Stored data
========

**src/rtl/int_pin_rcvr.sv**
```systemverilog
// ============================================================================
// int_pin_rcvr
// ----------------------------------------------------------------------------
// Host-side receiver for the INT pin driven by the interrupt controller,
// clocked by the 32 kHz clock.
//   * Two-flop synchroniser on the pin, then polarity normalisation.
//   * Glitch rejection: an assertion is accepted only after
//     N = max(rg_min_width,1) consecutive active samples.
//   * Accepted assertions raise a sticky int_req, bump int_cnt and, when the
//     pin drops, report the active-sample width on last_width/width_vld.
//   * Host acknowledge returns a one-cycle clr_pulse toward the controller.
//   * Level mode: flags stuck_err if the pin stays active rg_clr_to cycles
//     after clr_pulse.
//
// Optional feature macro: INT_RX_TIMESTAMP_EN
//   defined   : free-running TW-bit cycle counter, latched into last_ts on
//               every acceptance.
//   undefined : no counter, last_ts tied to 0.
//
// Ports
//   clk_32k          in   32 kHz clock, rising edge
//   rst              in   asynchronous reset, active-high
//   int_in           in   INT pin, asynchronous
//   rg_int_low_en    in   0: pin active high, 1: pin active low
//   rg_int_level_en  in   0: pulse mode, 1: level mode
//   rg_min_width     in   qualify threshold (0 behaves as 1)
//   rg_clr_to        in   level-mode clear timeout in cycles (0 disables)
//   int_ack          in   host acknowledge, 1-cycle pulse
//   err_clr          in   clears stuck_err
//   int_req          out  pending interrupt to host (sticky)
//   clr_pulse        out  1-cycle clear toward the controller
//   last_width       out  active-sample count of last accepted assertion
//   width_vld        out  1-cycle strobe when last_width updates
//   int_cnt          out  accepted assertions, saturating
//   glitch_cnt       out  rejected assertions, saturating
//   stuck_err        out  sticky stuck-level error
//   last_ts          out  timestamp of last accepted assertion
//   dbg_state        out  FSM state (0 IDLE, 1 QUAL, 2 ASSERTED)
//
// Handshake: int_ack is a single-cycle request; it is taken on the edge where
// int_req is high or an assertion is being accepted, and answered by
// clr_pulse high for exactly the following cycle. Untaken acks are dropped.
// ============================================================================
module int_pin_rcvr #(
   parameter int WW = 11,
   parameter int CW = 8,
   parameter int TW = 16
) (
   input  logic          clk_32k,
   input  logic          rst,
   input  logic          int_in,
   input  logic          rg_int_low_en,
   input  logic          rg_int_level_en,
   input  logic [WW-1:0] rg_min_width,
   input  logic [7:0]    rg_clr_to,
   input  logic          int_ack,
   input  logic          err_clr,
   output logic          int_req,
   output logic          clr_pulse,
   output logic [WW-1:0] last_width,
   output logic          width_vld,
   output logic [CW-1:0] int_cnt,
   output logic [CW-1:0] glitch_cnt,
   output logic          stuck_err,
   output logic [TW-1:0] last_ts,
   output logic [1:0]    dbg_state
);

   typedef enum logic [1:0] {
      ST_IDLE     = 2'd0,
      ST_QUAL     = 2'd1,
      ST_ASSERTED = 2'd2
   } state_e;

   localparam logic [WW-1:0] WMAX = {WW{1'b1}};
   localparam logic [CW-1:0] CMAX = {CW{1'b1}};

   state_e        state_q, state_d;
   logic          sync1_q, sync2_q;
   logic          act;
   logic [WW-1:0] n_thr;
   logic [WW-1:0] wcnt_q, wcnt_d;
   logic [WW:0]   wcnt_inc;
   logic          glitch, width_end, enter_asrt, ack_take;
   logic          pending_q, pending_d;
   logic          clr_pulse_q, clr_pulse_d;
   logic [WW-1:0] last_width_q, last_width_d;
   logic          width_vld_q, width_vld_d;
   logic [CW-1:0] int_cnt_q, int_cnt_d;
   logic [CW-1:0] glitch_cnt_q, glitch_cnt_d;
   logic          chk_en, stuck_set;
   logic [7:0]    tcnt_q, tcnt_d;
   logic          arm_q, arm_d;
   logic          stuck_q, stuck_d;

   // Normalised pin level; polarity register applies combinationally so a
   // change of rg_int_low_en can start or end an assertion by itself.
   assign act      = sync2_q ^ rg_int_low_en;
   assign n_thr    = (rg_min_width == '0) ? WW'(1) : rg_min_width;
   assign wcnt_inc = {1'b0, wcnt_q} + (WW + 1)'(1);

   // ---------------------------------------------------------------- FSM
   always_ff @(posedge clk_32k or posedge rst) begin
      if (rst) state_q <= ST_IDLE;
      else     state_q <= state_d;
   end

   always_comb begin
      state_d = state_q;
      case (state_q)
         ST_IDLE: begin
            if (act) state_d = (n_thr == WW'(1)) ? ST_ASSERTED : ST_QUAL;
         end
         ST_QUAL: begin
            // >= rather than == so a threshold lowered mid-qualification
            // still accepts instead of waiting for a count it already passed.
            if (!act)                              state_d = ST_IDLE;
            else if (wcnt_inc >= {1'b0, n_thr})    state_d = ST_ASSERTED;
         end
         ST_ASSERTED: begin
            if (!act) state_d = ST_IDLE;
         end
         default: state_d = ST_IDLE;
      endcase
   end

   always_comb begin
      wcnt_d    = wcnt_q;
      glitch    = 1'b0;
      width_end = 1'b0;
      case (state_q)
         ST_IDLE: begin
            if (act) wcnt_d = WW'(1);
         end
         ST_QUAL: begin
            if (act) wcnt_d = wcnt_inc[WW-1:0];
            else     glitch = 1'b1;
         end
         ST_ASSERTED: begin
            if (act) begin
               if (wcnt_q != WMAX) wcnt_d = wcnt_inc[WW-1:0];
            end else begin
               width_end = 1'b1;
            end
         end
         default: wcnt_d = '0;
      endcase
   end

   assign dbg_state  = state_q;
   assign enter_asrt = (state_q != ST_ASSERTED) && (state_d == ST_ASSERTED);

   // -------------------------------------------------- pending / ack path
   // An ack coinciding with acceptance is still answered, but the new
   // acceptance keeps int_req set.
   assign ack_take    = int_ack && (pending_q || enter_asrt);
   assign pending_d   = enter_asrt ? 1'b1 : (ack_take ? 1'b0 : pending_q);
   assign clr_pulse_d = ack_take;

   assign last_width_d = width_end ? wcnt_q : last_width_q;
   assign width_vld_d  = width_end;
   assign int_cnt_d    = (enter_asrt && int_cnt_q != CMAX) ? int_cnt_q + CW'(1) : int_cnt_q;
   assign glitch_cnt_d = (glitch && glitch_cnt_q != CMAX) ? glitch_cnt_q + CW'(1) : glitch_cnt_q;

   // ------------------------------------------------------- stuck check
   // tcnt counts active samples starting with the clr_pulse cycle; it
   // saturates, and stuck is raised only on the increment that lands on
   // rg_clr_to, so err_clr can clear the flag while the pin is still held.
   assign chk_en = rg_int_level_en && (rg_clr_to != 8'd0);

   always_comb begin
      tcnt_d    = tcnt_q;
      arm_d     = arm_q;
      stuck_set = 1'b0;
      if (!chk_en || !act) begin
         tcnt_d = 8'd0;
         arm_d  = 1'b0;
      end else if (clr_pulse_q) begin
         tcnt_d    = 8'd1;
         arm_d     = 1'b1;
         stuck_set = (rg_clr_to == 8'd1);
      end else if (arm_q && tcnt_q != 8'hFF) begin
         tcnt_d    = tcnt_q + 8'd1;
         stuck_set = (tcnt_d == rg_clr_to);
      end
   end

   assign stuck_d = stuck_set ? 1'b1 : (err_clr ? 1'b0 : stuck_q);

   // -------------------------------------------------------- registers
   always_ff @(posedge clk_32k or posedge rst) begin
      if (rst) begin
         sync1_q      <= 1'b0;
         sync2_q      <= 1'b0;
         wcnt_q       <= '0;
         pending_q    <= 1'b0;
         clr_pulse_q  <= 1'b0;
         last_width_q <= '0;
         width_vld_q  <= 1'b0;
         int_cnt_q    <= '0;
         glitch_cnt_q <= '0;
         tcnt_q       <= 8'd0;
         arm_q        <= 1'b0;
         stuck_q      <= 1'b0;
      end else begin
         sync1_q      <= int_in;
         sync2_q      <= sync1_q;
         wcnt_q       <= wcnt_d;
         pending_q    <= pending_d;
         clr_pulse_q  <= clr_pulse_d;
         last_width_q <= last_width_d;
         width_vld_q  <= width_vld_d;
         int_cnt_q    <= int_cnt_d;
         glitch_cnt_q <= glitch_cnt_d;
         tcnt_q       <= tcnt_d;
         arm_q        <= arm_d;
         stuck_q      <= stuck_d;
      end
   end

   assign int_req    = pending_q;
   assign clr_pulse  = clr_pulse_q;
   assign last_width = last_width_q;
   assign width_vld  = width_vld_q;
   assign int_cnt    = int_cnt_q;
   assign glitch_cnt = glitch_cnt_q;
   assign stuck_err  = stuck_q;

`ifdef INT_RX_TIMESTAMP_EN
   logic [TW-1:0] ts_q, ts_d;
   logic [TW-1:0] last_ts_q, last_ts_d;

   assign ts_d      = ts_q + TW'(1);
   assign last_ts_d = enter_asrt ? ts_q : last_ts_q;

   always_ff @(posedge clk_32k or posedge rst) begin
      if (rst) begin
         ts_q      <= '0;
         last_ts_q <= '0;
      end else begin
         ts_q      <= ts_d;
         last_ts_q <= last_ts_d;
      end
   end

   assign last_ts = last_ts_q;
`else
   assign last_ts = '0;
`endif

endmodule

```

========

- Task brief
Looking at the records above, how many lines contain "high"? Only the number is needed.

- Exercise output
4